Grítala, nos dijeron nuestros maridos, apenas empieces a sentir que te desmayas
en el campo. ‘Aprende esa palabra’, dijeron, ‘y salva la vida’.” No todas sus
historias fueron ejemplos de desgracia: algunas – pocas, parece ser – de esas
mujeres pasaron a servir en casas de familias acomodadas y fueron tratadas con
mucho respeto.
Los dos
siguientes capítulos, “Babies” y “The Children”, narran muchas historias
diferentes con un denominador común: las emigrantes japonesas en los Estados
Unidos dieron a luz a muchos niños, que a la larga se convirtieron en
ciudadanos estadounidenses como el que más. Las voces de esas mujeres invitan,
por lo variopinta de su narrativa, a una seria reflexión sobre la experiencia
migratoria y la creación de una familia en una cultura y un entorno diferentes.
En el séptimo
capítulo, “Traitors”, la desconfianza y la sospecha que se vuelcan en torno a
los emigrantes japoneses, incluso antes del comienzo de la guerra, convierten a
estas mujeres una vez más en víctimas, esta vez indirectamente, pues ellas fueron
también blanco del racismo, la persecución y las suspicacias que iban dirigidas
en especial a los hombres. Los tiempos de paranoia que suelen acompañar a un
conflicto bélico convierten a los americano-japoneses, a los ojos de la
administración estadounidense (y de su sociedad predominantemente anglosajona),
en traidores potenciales. Este capítulo me hizo recordar el relato del
internamiento en un campo de Idaho del Profesor Saito en Open
City de Teju Cole, libro del cual cito unas líneas que
llaman la atención: “Todos estábamos confundidos acerca de lo que estaba
sucediendo: éramos americanos, siempre nos habíamos considerado eso, no
japoneses.”
El octavo
capítulo, “Last Day”, narra la aprehensión forzosa de los japoneses y su
traslado a los campos de concentración. Aquí, la primera persona del plural
engloba también a los hombres, pero sobre todo a los jóvenes y a los niños. Los
microrrelatos que componen el capítulo componen un mosaico de reacciones muy
diferentes en el día de la partida: “Algunos de nosotros nos marchamos
llorando. Y algunos de nosotros nos marchamos cantando. Hubo uno de nosotros
que se marchó tapándose la boca con la mano y riéndose de manera histérica.
Unos cuantos de nosotros nos marchamos bebidos.
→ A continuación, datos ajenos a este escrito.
$ cat src/rtl/cer_pkg.sv
package cer_pkg;

  localparam int OP_W   = 8;
  localparam int FLG_W  = 12;
  localparam int IDX_W  = 12;
  localparam int WORD_W = OP_W + FLG_W + IDX_W;

  // Event codes the handler reacts to
  localparam logic [FLG_W-1:0] EVC_FW_UP = 12'h001;
  localparam logic [FLG_W-1:0] EVC_LINK  = 12'h006;
  localparam logic [FLG_W-1:0] EVC_ERR   = 12'h007;

  // Number of commands posted after firmware comes up
  localparam int BRINGUP_STEPS = 2;

  typedef enum logic {DR_IDLE, DR_DATA} drain_st_e;

  function automatic logic [WORD_W-1:0] pack_word(
      input logic [OP_W-1:0] op, input logic [FLG_W-1:0] flg,
      input logic [IDX_W-1:0] idx);
    return {op, flg, idx};
  endfunction

  function automatic logic [FLG_W-1:0] evt_code(input logic [WORD_W-1:0] w);
    return w[IDX_W +: FLG_W];
  endfunction

  // Step 0: declare host stack up; step 1: start link negotiation, any speed
  function automatic logic [WORD_W-1:0] bringup_word(input int unsigned step);
    case (step)
      0:       return pack_word(8'h01, 12'h001, 12'h000);
      default: return pack_word(8'h0B, 12'h000, 12'h000);
    endcase
  endfunction

endpackage

$ cat src/rtl/cer_bringup_seq.sv
module cer_bringup_seq
  import cer_pkg::*;
(
  input  logic              clk,
  input  logic              rst_n,
  input  logic              start,
  input  logic              take,
  output logic              busy,
  output logic [WORD_W-1:0] word
);

  localparam int ST_W = $clog2(BRINGUP_STEPS + 1);
  localparam logic [ST_W-1:0] LAST = ST_W'(BRINGUP_STEPS);

  logic [ST_W-1:0] stage_q;

  assign busy = (stage_q != '0);
  assign word = bringup_word(32'(stage_q) - 32'd1);

  always_ff @(posedge clk) begin
    if (!rst_n) begin
      stage_q <= '0;
    end else if (!busy) begin
      if (start) stage_q <= ST_W'(1);
    end else if (take) begin
      stage_q <= (stage_q == LAST) ? '0 : stage_q + ST_W'(1);
    end
  end

endmodule

$ cat src/rtl/cer_cmd_writer.sv
module cer_cmd_writer
  import cer_pkg::*;
#(
  parameter int DEPTH = 64,
  localparam int AW = $clog2(DEPTH)
) (
  input  logic              clk,
  input  logic              rst_n,
  input  logic              auto_valid,
  input  logic [WORD_W-1:0] auto_word,
  output logic              auto_take,
  input  logic              host_valid,
  input  logic [WORD_W-1:0] host_word,
  output logic              host_ready,
  output logic              wr_en,
  output logic [AW-1:0]     wr_addr,
  output logic [WORD_W-1:0] wr_data,
  output logic              cmd_write,
  output logic [AW-1:0]     prod_idx
);

  localparam logic [AW-1:0] LAST = AW'(DEPTH - 1);

  logic          run_q;
  logic [AW-1:0] clr_q;
  logic          wr_en_q;
  logic          cmd_q;
  logic [AW-1:0] addr_q;
  logic [WORD_W-1:0] data_q;
  logic [AW-1:0] pi_q;
  logic          slot_free;
  logic          host_take;

  // Fixed priority: self-generated commands before host commands
  assign slot_free  = run_q && !wr_en_q;
  assign auto_take  = slot_free && auto_valid;
  assign host_ready = slot_free && !auto_valid;
  assign host_take  = host_ready && host_valid;

  always_ff @(posedge clk) begin
    if (!rst_n) begin
      run_q   <= 1'b0;
      clr_q   <= '0;
      wr_en_q <= 1'b0;
      cmd_q   <= 1'b0;
      addr_q  <= '0;
      data_q  <= '0;
      pi_q    <= '0;
    end else begin
      wr_en_q <= 1'b0;
      cmd_q   <= 1'b0;
      if (!run_q) begin
        wr_en_q <= 1'b1;
        addr_q  <= clr_q;
        data_q  <= '0;
        clr_q   <= clr_q + AW'(1);
        if (clr_q == LAST) run_q <= 1'b1;
      end else if (auto_take || host_take) begin
        wr_en_q <= 1'b1;
        cmd_q   <= 1'b1;
        addr_q  <= pi_q;
        data_q  <= auto_take ? auto_word : host_word;
      end
      if (cmd_q) pi_q <= pi_q + AW'(1);
    end
  end

  assign wr_en     = wr_en_q;
  assign wr_addr   = addr_q;
  assign wr_data   = data_q;
  assign cmd_write = cmd_q;
  assign prod_idx  = pi_q;

endmodule

$ cat src/rtl/cer_evt_drain.sv
module cer_evt_drain
  import cer_pkg::*;
#(
  parameter int DEPTH = 256,
  localparam int AW = $clog2(DEPTH)
) (
  input  logic              clk,
  input  logic              rst_n,
  input  logic [AW-1:0]     prod_idx,
  output logic              rd_en,
  output logic [AW-1:0]     rd_addr,
  input  logic [WORD_W-1:0] rd_data,
  output logic [AW-1:0]     cons_idx,
  input  logic              auto_busy,
  output logic              auto_start,
  output logic              link_stb,
  output logic              err_stb,
  output logic [WORD_W-1:0] evt_word
);

  drain_st_e         st_q;
  logic [AW-1:0]     work_q;
  logic [AW-1:0]     cons_q;
  logic              link_q, err_q;
  logic [WORD_W-1:0] word_q;
  logic [FLG_W-1:0]  code;
  logic              is_up;
  logic              hold;

  assign code       = evt_code(rd_data);
  assign is_up      = (st_q == DR_DATA) && (code == EVC_FW_UP);
  assign hold       = is_up && auto_busy;
  assign auto_start = is_up && !auto_busy;
  assign rd_en      = (st_q == DR_IDLE) && (work_q != prod_idx);
  assign rd_addr    = work_q;

  always_ff @(posedge clk) begin
    if (!rst_n) begin
      st_q   <= DR_IDLE;
      work_q <= '0;
      cons_q <= '0;
      link_q <= 1'b0;
      err_q  <= 1'b0;
      word_q <= '0;
    end else begin
      link_q <= 1'b0;
      err_q  <= 1'b0;
      case (st_q)
        DR_IDLE: begin
          if (rd_en)                 st_q   <= DR_DATA;
          else if (work_q != cons_q) cons_q <= work_q;
        end
        default: begin
          if (!hold) begin
            work_q <= work_q + AW'(1);
            st_q   <= DR_IDLE;
            if (code == EVC_LINK) begin
              link_q <= 1'b1;
              word_q <= rd_data;
            end else if (code == EVC_ERR) begin
              err_q  <= 1'b1;
              word_q <= rd_data;
            end
          end
        end
      endcase
    end
  end

  assign cons_idx = cons_q;
  assign link_stb = link_q;
  assign err_stb  = err_q;
  assign evt_word = word_q;

endmodule

$ cat src/rtl/cmd_evt_ring_ctl.sv
module cmd_evt_ring_ctl
  import cer_pkg::*;
#(
  parameter int CMD_DEPTH = 64,
  parameter int EVT_DEPTH = 256,
  localparam int CPI_W = $clog2(CMD_DEPTH),
  localparam int EPI_W = $clog2(EVT_DEPTH)
) (
  input  logic              clk,
  input  logic              rst_n,
  input  logic              hcmd_valid,
  output logic              hcmd_ready,
  input  logic [WORD_W-1:0] hcmd_word,
  output logic              cr_wr_en,
  output logic [CPI_W-1:0]  cr_wr_addr,
  output logic [WORD_W-1:0] cr_wr_data,
  output logic [CPI_W-1:0]  cmd_pi,
  input  logic [EPI_W-1:0]  ev_pi,
  output logic              ev_rd_en,
  output logic [EPI_W-1:0]  ev_rd_addr,
  input  logic [WORD_W-1:0] ev_rd_data,
  output logic [EPI_W-1:0]  ev_ci,
  output logic              link_chg,
  output logic              evt_err,
  output logic [WORD_W-1:0] evt_word
);

  logic              auto_busy;
  logic              auto_take;
  logic              auto_start;
  logic              cmd_write;
  logic [WORD_W-1:0] auto_word;

  cer_bringup_seq u_seq (
    .clk   (clk),
    .rst_n (rst_n),
    .start (auto_start),
    .take  (auto_take),
    .busy  (auto_busy),
    .word  (auto_word)
  );

  cer_cmd_writer #(.DEPTH(CMD_DEPTH)) u_wr (
    .clk        (clk),
    .rst_n      (rst_n),
    .auto_valid (auto_busy),
    .auto_word  (auto_word),
    .auto_take  (auto_take),
    .host_valid (hcmd_valid),
    .host_word  (hcmd_word),
    .host_ready (hcmd_ready),
    .wr_en      (cr_wr_en),
    .wr_addr    (cr_wr_addr),
    .wr_data    (cr_wr_data),
    .cmd_write  (cmd_write),
    .prod_idx   (cmd_pi)
  );

  cer_evt_drain #(.DEPTH(EVT_DEPTH)) u_drain (
    .clk        (clk),
    .rst_n      (rst_n),
    .prod_idx   (ev_pi),
    .rd_en      (ev_rd_en),
    .rd_addr    (ev_rd_addr),
    .rd_data    (ev_rd_data),
    .cons_idx   (ev_ci),
    .auto_busy  (auto_busy),
    .auto_start (auto_start),
    .link_stb   (link_chg),
    .err_stb    (evt_err),
    .evt_word   (evt_word)
  );

endmodule

$ cat config.mk
export PLATFORM = sky130hd
export DESIGN_NAME = cmd_evt_ring_ctl
export DESIGN_NICKNAME = d
export VERILOG_FILES = /design/src/rtl/cer_pkg.sv /design/src/rtl/cer_bringup_seq.sv /design/src/rtl/cer_cmd_writer.sv /design/src/rtl/cer_evt_drain.sv /design/src/rtl/cmd_evt_ring_ctl.sv
export SDC_FILE = /design/constraint.sdc
export NUM_CORES = 1
export LEC_CHECK = 0
export BUFFER_PORTS_ARGS = -buffer_cell sky130_fd_sc_hd__buf_2
export CORE_ASPECT_RATIO = 1.4
export CORE_UTILIZATION = 49
export DETAILED_ROUTE_END_ITERATION = 16
export GPL_TIMING_DRIVEN = 0
export PLACE_DENSITY = 0.81
export SETUP_SLACK_MARGIN = 0.4
export SLEW_MARGIN = 5
export SYNTH_ARGS = -nofsm -noshare
export SYNTH_HDL_FRONTEND = slang
export SYNTH_SLANG_ARGS = --single-unit
$ cat constraint.sdc
create_clock -name clk -period 4.4 [get_ports clk]
set_clock_uncertainty 0.05 [all_clocks]
set_input_delay 0.66 -clock clk [delete_from_list [all_inputs] [get_ports clk]]
set_output_delay 0.66 -clock clk [all_outputs]
set_load 0.05 [all_outputs]
== Yosys cells after proc, flatten, opt, wreduce, memory -nomap -nowiden ==
Cells that the tools add are included.
Widths: inputs -> output; s select.
Storage, ports and cells
  word-level logic and storage cells: 73
  output and inout bits: 97
  flip-flop bits (word level): 106
  bits of input ports: 75
Operators by class
  bitwise gates (word level): 4
  equal/unequal tests: 9
  add/sub/neg operators: 5
  reductions and logical operators: 22
  mux-type cells: 19
Operators with widths (number)
  $mux 32: 3
  $logic_not 32->1: 1
  $mux 28: 1
  $eq 12x3->1 const B: 2
  $ne 8x8->1: 2
  $add 6x1->6 const B: 2
  $eq 12x1->1 const B: 1
  $mux 6: 2
  $mux 1: 9
  $add 8x1->8 const B: 1
  $logic_and 1x1->1: 8
  $mux 2: 4
  $eq 6x6->1 const B: 1
  $reduce_and 2->1: 3
  $reduce_and 3->1: 2
  $reduce_bool 2->1: 3
  $ne 2x2->1 const B: 2
  $not 1->1: 4
  $reduce_or 4->1: 1
  $reduce_or 3->1: 1
  $sub 2x1->3 const B: 1
  $add 2x1->2 const B: 1
  $eq 2x2->1 const B: 1
  $logic_not 1->1: 2
  $logic_or 1x1->1: 1

== Depth between registers and ports, before layout ==
Gate-level depths: netlist of the first run.
  word-level depth: 7
  mapped depth: 7
  gate-level depth less buffers: 5

== Hierarchy ==
Synthesis of the first run repeated with hierarchy kept, for this count alone.
Unflattened totals
  cells, all modules: 568
  area, all modules: 5079.9 um^2
Modules (own cells, without submodules)
  cer_cmd_writer: area each 2537.4 um^2, cells each 281, instances 1, seq. area each 1061.0 um^2
  cer_evt_drain: area each 2207.1 um^2, cells each 244, instances 1, seq. area each 1021.0 um^2
  cer_bringup_seq: area each 335.3 um^2, cells each 43, instances 1, seq. area each 40.0 um^2

== Least setup slack after synthesis of the first run ==
Ideal clock, no wire load.
  path kind: register to register
  from: register u_wr.wr_en_q, in the netlist u_wr.wr_en
  to: register u_wr.data_q[0], in the netlist u_wr.wr_data[0]
  data arrival time: 2.601 ns
  data required time: 4.218 ns
  setup time: 0.132 ns
  clock period less this slack: 2.783 ns
  cell stages (with the launch flop): 8
  buffers on the path: 2
  setup slack: 1.617 ns
  path through: dfxtp_1 > nand2b_1 > nor3_1 > nand2_1 > clkbuf_1 > clkbuf_1 > nand3_1 > a21oi_1
On the way
  word-level cells in the longest chain between the ends: 5
  elaborated cells on any way between the ends: 7
  those cells by class: 1 x mux; 6 x reduce/logical
Ends and longest elaborated chain
  start, declared: RTL line cer_cmd_writer.sv:26  | logic wr_en_q;
  start signal, assigned: RTL line cer_cmd_writer.sv:44  | wr_en_q <= 1'b0;
  start signal, assigned: RTL line cer_cmd_writer.sv:50  | wr_en_q <= 1'b0;
  start signal, assigned: RTL line cer_cmd_writer.sv:53  | wr_en_q <= 1'b1;
  $logic_not 1->1: RTL line cer_cmd_writer.sv:35  | assign slot_free = run_q && !wr_en_q;
  $logic_and 1x1->1: RTL line cer_cmd_writer.sv:35
  $logic_and 1x1->1: RTL line cer_cmd_writer.sv:37  | assign host_ready = slot_free && !auto_valid;
  named net hcmd_ready: RTL line cmd_evt_ring_ctl.sv:12  | output logic hcmd_ready,
  $logic_and 1x1->1: RTL line cer_cmd_writer.sv:38  | assign host_take = host_ready && host_valid;
  $logic_or 1x1->1: RTL line cer_cmd_writer.sv:58  | end else if (auto_take || host_take) begin
  end signal, assigned: RTL line cer_cmd_writer.sv:62  | data_q <= auto_take ? auto_word : host_word;
  end, declared: RTL line cer_cmd_writer.sv:29  | logic [WORD_W-1:0] data_q;
The timed path passes the listed nets, and every way through them passes these cells.
A chain may end at the register's enable or synchronous reset.

== Final worst setup path of the first run ==
  from: register u_drain.work_q[0], in the netlist u_drain.rd_addr[0]
  to: output ev_rd_en
On the way
  word-level cells in the longest chain between the ends: 2
Ends and longest elaborated chain
  start, declared: RTL line cer_evt_drain.sv:22  | logic [AW-1:0] work_q;
  start signal, assigned: RTL line cer_evt_drain.sv:55  | work_q <= work_q + AW'(1);
  $ne 8x8->1: RTL line cer_evt_drain.sv:34  | assign rd_en = (st_q == DR_IDLE) && (work_q != prod_idx);
  $logic_and 1x1->1: RTL line cer_evt_drain.sv:34
  end, declared: RTL line cmd_evt_ring_ctl.sv:19  | output logic ev_rd_en,
Every way passes these cells.

==> reports/metrics.cfg, run 1 <==
[outcome]
outcome=finished, final reports clean

[sta]
layout_min_cycle_time_ns=2.56
final-hold-violation-count=0
slew_headroom=0.310
timing.fmax_mhz=390
rsz0062_at_grt=no
tns_ns=0
worst_slew_pin_slew_ns=1.03
finalSetupViolations=0
timing_max_transition_violations_final=0
period_share=0.583

[routing]
first_pass_iters=6
drt_iter0_drc=169
drt_wl_total_um=10800
post_drt_wl_per_cell_um=13.9
drc=0
antenna_left=0
vias_per_cell=5.17
vias=4015

[placement]
post_dp_cell_area_sq_um=5160
port_buffers=170
hpwl_um=8240
gp_congestion=0.860

[logic_synthesis]
ys_seq_area_frac=0.507
yosys.area.top_type=dfxtp_1
syn_inst=489
synthTopCellsByArea=dfxtp_1, nand2_1, a21oi_1
synth-edff-count=0
ys.flop_type=dfxtp_1
syn_nets=567
synth_top_area_frac=0.507
synth.avg_cell_area_sq_um=8.56
ys_warn_count=0
synthDistinctLibCells=46
ys_ff_latch=106
syn-cell-area_sq_um=4190
async_flop_share=0

[critical_path]
crit_required_ns=3.69
crit_path_cell_trace=clkbuf_1 -> xnor2_1 -> nand4_1 -> nor2_1 -> nor2_1 -> buf_2
cpLargestDelayFamily=buffers and inverters
endpoint_kind=output port
worstSetupStartpointType=register
cp.arrival_ns=1.85
crit_type=register to output port
cp_max_fo=6
slowest_delay_ns=0.38
worst_path_max_delay_cell=dfxtp_1
crit_top_cell=nor2_1
worstPathBufferInverterCount=2

[die]
io_pins=172
die_y_um=111
die_w_um=80.1
start_util=0.511
die_area_sq_um=8920
core-area_sq_um=8200
row_count=39

[cts]
cts_tree=done
cts_max_path_buffers=2
cts.reportedPaths.clkPinSlew_ns=0.07
cts_setup_buffers=0
cts_resized=0
h-tree-depth=3
postCtsHoldBufs=0
clock_sinks=106
cts_buffers=9
insertion_delay_ns=0.34
cts_root_buf=clkbuf_16

[cells_and_area]
post-route-util=0.671
final_cell_area_sq_um=5500
antenna_cells=0
syn_to_final_growth_pct=31.4
drive_gt1_frac=0.299
nets=748

[power]
leakagePower_nw=2.44
ir_drop_v=0.000274
power_density_nw_per_um2=358

[grt]
antenna_found_initial=0
grt_pass1_vias=3837
overflow=0
grt_pass1_wl_um=17100
grt_util_all_layers=0.246
grt_max_degree=17

[min_path]
hp-class=register to register

[job]
cap_violations=0

## sequential cells by signal, summed over array words and instances (netlist names)
register          flops
u_wr.wr_en            1
u_drain.evt_word     32
u_wr.wr_data         32
u_wr.wr_addr          6
u_drain.st_q          1
u_drain.rd_addr       8
u_drain.err_stb       1
u_wr.cmd_write        1
u_seq.stage_q         2
u_drain.cons_idx      8
u_wr.prod_idx         6
u_drain.link_stb      1
u_wr.clr_q            6
u_wr.run_q            1
## cells in the mapped netlist, types with 3 or more instances
| library cell | count |
|---|---|
| ha_1 | 3 |
| clkbuf_1 | 31 |
| nand3_1 | 36 |
| o21ai_0 | 11 |
| nor2b_1 | 5 |
| a211oi_1 | 6 |
| nor3_1 | 3 |
| nand4_1 | 6 |
| mux2i_1 | 8 |
| buf_2 | 3 |
| and3_1 | 12 |
| xnor2_1 | 17 |
| a21oi_1 | 54 |
| xor2_1 | 13 |
| dfxtp_1 | 106 |
| nand2_1 | 98 |
| and2_1 | 6 |
| nor2_1 | 33 |
## final timing paths
| check | from | endpoint | slack, ns | depth (start not counted) |
|---|---|---|---|---|
| max | u_drain.rd_addr[0]$_SDFFE_PN0P_ | ev_rd_en | 1.84 | 6 |
| max reg2reg | u_drain.rd_addr[0]$_SDFFE_PN0P_ | u_drain.cons_idx[5]$_SDFFE_PN0P_ | 2.08 | 7 |
| min reg2reg | u_drain.evt_word[29]$_SDFFE_PN0P_ | u_drain.evt_word[29]$_SDFFE_PN0P_ | 0.40 | 2 |
| min | u_drain.evt_word[29]$_SDFFE_PN0P_ | u_drain.evt_word[29]$_SDFFE_PN0P_ | 0.40 | 2 |
## final cells by class
class	instances	area, sq um
tap	102	128
multi-input combinational	341	1880
buffer	39	170
sequential	106	2120
clock inverter	5	103
timing repair buffer	170	851
fill	716	2700
clock buffer	11	233
inverter	3	11.3
## through the flow
step	setup WS (ns)	std cells	power [mW]	hold slack (ns)
after floorplan	1.62	489	1.05	0.441
after global placement	1.74	761	1.10	0.390
after detailed placement	1.72	761	1.10	0.394
after CTS	1.85	777	1.98	0.403
after global routing	1.73	777	2.04	0.425
final	1.84	777	1.97	0.402
## layout by cell type, fill, tap and decap left out, types with 2 or more instances in the layout
| cell | Yosys | routed |
|---|---|---|
| nand4_1 | 6 | 6 |
| ha_1 | 3 | 3 |
| mux2i_1 | 8 | 8 |
| a211oi_1 | 6 | 6 |
| o21ai_0 | 11 | 11 |
| a222oi_1 | 2 | 2 |
| or4_4 | 2 | 2 |
| and2_1 | 6 | 6 |
| or3_1 | 2 | 2 |
| clkbuf_1 | 31 | 33 |
| xnor2_1 | 17 | 17 |
| or4_1 | 2 | 2 |
| xor2_1 | 13 | 13 |
| a21oi_1 | 54 | 54 |
| buf_2 | 3 | 173 |
| and3_1 | 12 | 12 |
| nor2_1 | 33 | 33 |
| a21boi_0 | 2 | 2 |
| buf_6 | 2 | 2 |
| bufinv_16 | 0 | 3 |
| nor2b_1 | 5 | 5 |
| a2111oi_0 | 2 | 2 |
| dfxtp_1 | 106 | 106 |
| nor4_1 | 2 | 2 |
| clkbuf_16 | 0 | 9 |
| nor3_1 | 3 | 3 |
| nand3_1 | 36 | 36 |
| a31oi_1 | 2 | 2 |
| nand2_1 | 98 | 98 |
| inv_1 | 2 | 2 |
## kinds of logic (layout without fill, tap and decap cells)
group	after synthesis	in the layout	synth area share
AOI/OAI and AO/OA	85	85	0.118
xor gates and xnor gates	30	30	0.0628
adders and majority gates	3	3	0.00897
buffers and inverters	42	228	0.0433
DFF	106	106	0.507
muxes	9	9	0.0218
and+or+nand+nor	214	214	0.238
## tightest hold or removal path: stages (launching register included)
cell and delay (ns):
dfxtp_1 0.31, nand2_1 0.05, a21oi_1 0.05
## power breakdown
part	switching, mW	internal [mW]	total, mW	leakage (nW)
logic	0.0595	0.0452	0.105	1.43
registers	0.00688	0.966	0.973	0.855
clock network	0.336	0.555	0.891	0.160
total	0.402	1.57	1.97	2.44
## per-layer routing
| layer | vias up | global-route usage | share of wire |
|---|---|---|---|
| met2 | 142 | 0.438 | 0.51 |
| met1 | 1841 | 0.269 | 0.40 |
| li1 | 2012 | - | - |
| met5 | - | 0 | 0 |
| met3 | 20 | 0.0648 | 0.067 |
| met4 | 0 | 0.106 | 0.023 |
Note: power is estimated with default switching activity, not from simulation.
==> inputs of run 2 (changes only) <==
Settings changed: ABC_AREA from default to 1, CORE_UTILIZATION 49 to 44, PLACE_DENSITY 0.81 to 0.76.
Clock period 4.4 ns to 2.3 ns, I/O delays scaled along.
==> run 2 against run 1 <==
  * Combinational power up 150%
  * Critical path type unchanged
  * Cell count up 18%
  * Largest power group unchanged
  * Hold slack worse by 0.23 ns
  * Largest cell class unchanged
  * Via count up 10%
==> reports/metrics.cfg, run 2 <==
[sta]
slew_headroom=0.629
layout_min_cycle_time_ns=1.96
rsz0062_at_grt=yes
whs_ns=0.172
timing.fmax_mhz=511
tns_ns=0
final-hold-violation-count=0
finalSetupViolations=0
period_share=0.850
worst_slew_pin_slew_ns=0.557
timing_max_transition_violations_final=0

[routing]
post_drt_wl_per_cell_um=12.5
drt_iter0_drc=138
vias=4421
drc=0
first_pass_iters=4
drt_wl_total_um=11500
vias_per_cell=4.81
antenna_left=0

[logic_synthesis]
syn_inst=588
synth.most_common_cell=nand2_1
synthTopCellsByArea=dfxtp_1, nand2_1, a21oi_1
synth-edff-count=0
ys_ff_latch=106
ys_seq_area_frac=0.490
syn-cell-area_sq_um=4330
netlist_top_cells_count=nand2_1, dfxtp_1, a21oi_1
yosys.area.top_type=dfxtp_1
synth.avg_cell_area_sq_um=7.37
synth_top_area_frac=0.490
syn_nets=666
async_flop_share=0
ys.flop_type=dfxtp_1
synthDistinctLibCells=31
ys_warn_count=0

[grt]
grt_util_all_layers=0.226
antenna_found_initial=0
grt_pass1_wl_um=18300
grt_max_degree=21
grt_pass1_vias=4166
overflow=0

[cells_and_area]
regArea_sq_um=2140
syn_to_final_growth_pct=34.5
final_common_cell=nand2_1
multiInputGateArea_sq_um=1890
antenna_cells=0
most-common-layout-cells=nand2_1, buf_2, dfxtp_1
nets=861
fillers=862
drive_gt1_frac=0.312

[outcome]
outcome=finished, final reports clean

[die]
io_pins=172
start_util=0.455
die_y_um=119
core-area_sq_um=9510
die_area_sq_um=10300
die_w_um=85.9
row_count=42

[cts]
h-tree-depth=3
cts_tree=done
insertion_delay_ns=0.35
cts_buffers=9
cts_root_buf=clkbuf_16
cts.reportedPaths.clkPinSlew_ns=0.07
clock_sinks=106
postCtsHoldBufs=0
cts_max_path_buffers=2

[power]
power_density_nw_per_um2=623
leakagePower_nw=2.66
ir_drop_v=0.000411
p_total_mw=3.63

[critical_path]
crit_type=register to output port
worstSetupStartpointType=register
slowest_delay_ns=0.34
worst-path-stages=9
cp.arrival_ns=1.56
cp_max_fo=3
crit_top_cell=nand2_1
endpoint_kind=output port
r2r-start=u_drain.rd_addr[6]$_SDFFE_PN0P_
crit_required_ns=1.90
timing.rr.end=u_drain.cons_idx[4]$_SDFFE_PN0P_
reg2reg_slack_ns=0.52
worstPathBufferInverterCount=4
cp-startpoint=u_drain.rd_addr[6]$_SDFFE_PN0P_
worst_path_max_delay_cell=dfxtp_2
cpLargestDelayFamily=buffers and inverters
critical_path.endpoint=ev_rd_en
r2r_cells=12
crit_path_cell_trace=buf_8 -> inv_2 -> nand2_1 -> nand2_1 -> nor2_1 -> nand2_1 -> o21ai_2 -> inv_1 -> buf_6

[job]
cap_violations=0

[placement]
hpwl_um=8620
gp_congestion=0.850
port_buffers=170

[min_path]
hp-class=primary input to register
Otros nos marchamos en
silencio, cabizbajos, azorados y avergonzados.”
Hay un último
capítulo, el noveno, “A Disappearance”, que supone una importante dislocación del
punto de vista narrativo de The Buddha in
the Attic, en tanto que Otsuka persiste en el empleo de la primera persona del
plural, mas este “nosotros” ha dejado de señalar a los migrantes japoneses, Ha pasado
sutilmente a designar a los ciudadanos norteamericanos, cuya reacción tras la
masiva desaparición de los japoneses de sus ciudades les causa cierta zozobra en
un principio, aunque con el tiempo se acostumbran a su ausencia: “Los japoneses
han desaparecido de nuestras ciudades. Sus hogares están cerrados con tablas, y
ahora están vacíos. De sus buzones empieza a desparramarse el correo. Hay periódicos
que nadie recoge, tirados en sus combados porches delanteros de sus casas y en
sus jardines. Sus autos abandonados siguen detenidos en las entradas. Brozas nudosas
y espinosas han comenzado a aparecer entre el césped. Se están marchitando los
tulipanes en sus jardines traseros. Sus gatos se han vuelto callejeros, y vagabundean
por el vecindario. Todavía está la última colada de ropa colgada de la cuerda.”
Este es un libro
que no nos puede dejar indiferentes; a pesar de la ausencia de una trama novelística
diferenciada – digamos que el conjunto de esas historias tan terribles, tan
humanas, y no lo olvidemos, tan reales, es en sí la trama del libro – The Buddha in the Attic es un libro muy
completo. Me llamó mucho la atención que Otsuka haya aprovechado en un
interesante juego intertextual unas palabras del ínclito Donald Rumsfeld tras
9/11, y que pone en boca de un alcalde: “Les haremos saber lo que podamos,
cuando podamos… Habrá algunas cosas que la gente verá… y habrá algunas cosas
que la gente no verá. Estas cosas pasan. Y la vida sigue.”
Un recordatorio
muy valioso de lo que, en nombre de la llamada libertad, las democracias
occidentales son capaces de hacer, y un excelente relato de la experiencia migratoria.